You know the type. The gesticulating Mac-olytes, ever so smug and fashionable, serving up an endless volley of glossy ten-cent words and touchy-feely promulgations coaxing you to cross over and join them in their glimmering tomorrowland of self-satisfying pretention.

And as if all of that wasn't appealing enough in and of itself, the damn machines actually are superior.

So I'm schlepping extended warranty coverage down at 'Pusa again to slowly put my studio back together after about $3,000 in equipment theft and managed to get a screaming deal on the very last floor-model PowerMac G5 we had. A dual 2.3GHz monster that I went ahead and upgraded to four gigs of RAM. Original list price; $2499. I got it for $1079 and even with the memory and service coverage still wound up around $1600. In short, just the thing for finishing up "Catch This Fox". I've even hired my old pal Casey to do most of the editing, which is especially handy because he's got all the pre-universal binary versions of Final Cut, Motion, etc. that we'll need to do it up proper.

So, I'm thinking, I've got this swell new box and I'ma do the whole Mac thing and give my one-year-old Dell 9100 to Mom, since she's still plugging away at a five-year-old box without even the dignity of a DVD reader and wants something to start digitizing the thousands of photos of us kids growing up.

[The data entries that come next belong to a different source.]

$ cat src/rtl/router_dest_fifo_if.sv
// Handshake bundle between the router core, the destination buffer and the destination agent.
// master drives writes and read requests; slave is the buffer itself.
interface router_dest_fifo_if #(
    parameter int DATA_W = 8,
    parameter int DEPTH  = 16
);
    localparam int CW = $clog2(DEPTH + 1);

    logic              wr_en;
    logic              sop_in;
    logic [DATA_W-1:0] data_in;
    logic              full;
    logic              empty;
    logic [CW-1:0]     count;
    logic              valid_out;
    logic              read_en;
    logic [DATA_W-1:0] data_out;
    logic              pkt_done;
    logic              soft_rst;

    modport master (
        output wr_en, sop_in, data_in, read_en,
        input  full, empty, count, valid_out, data_out, pkt_done, soft_rst
    );

    modport slave (
        input  wr_en, sop_in, data_in, read_en,
        output full, empty, count, valid_out, data_out, pkt_done, soft_rst
    );
endinterface

$ cat src/rtl/router_dest_fifo.sv
// Destination-port byte FIFO with packet-end tracking from the header length field
// and a stall-timeout flush that empties the buffer when the reader stops draining it.
module router_dest_fifo #(
    parameter int DATA_W  = 8,
    parameter int DEPTH   = 16,
    parameter int TIMEOUT = 30
) (
    input  logic                clk,
    input  logic                rst,
    router_dest_fifo_if.slave   bus
);
    localparam int AW = $clog2(DEPTH);
    localparam int CW = $clog2(DEPTH + 1);
    localparam int TW = $clog2(TIMEOUT + 1);
    localparam int RW = DATA_W - 1;

    logic [DATA_W:0]   mem [DEPTH];
    logic [AW-1:0]     wptr, rptr;
    logic [CW-1:0]     count_q;
    logic [TW-1:0]     timer;
    logic [RW-1:0]     remaining;
    logic [DATA_W-1:0] data_q;
    logic              pkt_done_q, soft_rst_q;

    logic              empty_w, full_w, stall, flush, wr_fire, rd_fire;
    logic [DATA_W:0]   rd_entry;

    assign empty_w  = (count_q == '0);
    assign full_w   = (count_q == CW'(DEPTH));
    assign stall    = !empty_w && !bus.read_en;
    assign flush    = stall && (timer == TW'(TIMEOUT - 1));
    // A write landing on the flush edge is dropped so the buffer really comes out empty.
    assign wr_fire  = bus.wr_en && !full_w && !flush;
    assign rd_fire  = bus.read_en && !empty_w;
    assign rd_entry = mem[rptr];

    assign bus.full      = full_w;
    assign bus.empty     = empty_w;
    assign bus.count     = count_q;
    assign bus.valid_out = !empty_w;
    assign bus.data_out  = data_q;
    assign bus.pkt_done  = pkt_done_q;
    assign bus.soft_rst  = soft_rst_q;

    // NOTE: storage has no reset; stale entries are unreachable once the pointers and count clear.
    always_ff @(posedge clk) begin
        if (wr_fire) mem[wptr] <= {bus.sop_in, bus.data_in};
    end

    always_ff @(posedge clk or posedge rst) begin
        if (rst) begin
            wptr       <= '0;
            rptr       <= '0;
            count_q    <= '0;
            timer      <= '0;
            remaining  <= '0;
            data_q     <= '0;
            pkt_done_q <= 1'b0;
            soft_rst_q <= 1'b0;
        end else begin
            pkt_done_q <= 1'b0;
            soft_rst_q <= 1'b0;
            if (flush) begin
                wptr       <= '0;
                rptr       <= '0;
                count_q    <= '0;
                timer      <= '0;
                remaining  <= '0;
                data_q     <= '0;
                soft_rst_q <= 1'b1;
            end else begin
                timer <= stall ? timer + 1'b1 : '0;
                if (wr_fire) wptr <= wptr + 1'b1;
                if (rd_fire) begin
                    rptr   <= rptr + 1'b1;
                    data_q <= rd_entry[DATA_W-1:0];
                    // Header reload covers payload plus the trailing parity byte.
                    if (rd_entry[DATA_W]) begin
                        remaining <= RW'(rd_entry[DATA_W-1:2]) + 1'b1;
                    end else if (remaining != '0) begin
                        remaining  <= remaining - 1'b1;
                        pkt_done_q <= (remaining == RW'(1));
                    end
                end
                case ({wr_fire, rd_fire})
                    2'b10:   count_q <= count_q + 1'b1;
                    2'b01:   count_q <= count_q - 1'b1;
                    default: count_q <= count_q;
                endcase
            end
        end
    end
endmodule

And that was the plan, until I finally got it together to buy her an iPod for Christmas a month late, and after playing around with them so much at the store decided to just go on and get her a 20" iMac to go with it.

And the iMac, my friends, is a slick little piece of engineering, yo. A genuine pleasure to behold.

I'm a sucker for excellent industrial design and this is a core element of the whole Mac thang. That and everything just works. I mean, for as long as Mom's had a computer she's done nothing but Word, Excel, and Hearts because everything else was dauntingly complicated. Now she's talking about making DVD multimedia Christmas cards.

Welcome to the future.

We've been selling boatloads of iMacs at CompUSA lately, not least of which because we're virtually dry on PC systems until Vista officially launches Jan. 30th. Until then we've got a raft of cheapass low-end HP's and that's about it. So we're steering people from all social strata to the Macs. Hell, a woman who drives a red Pontiac Aztek bought one. The iMac is penetrating the hollow soul of Middle America, folks, and you heard it here first.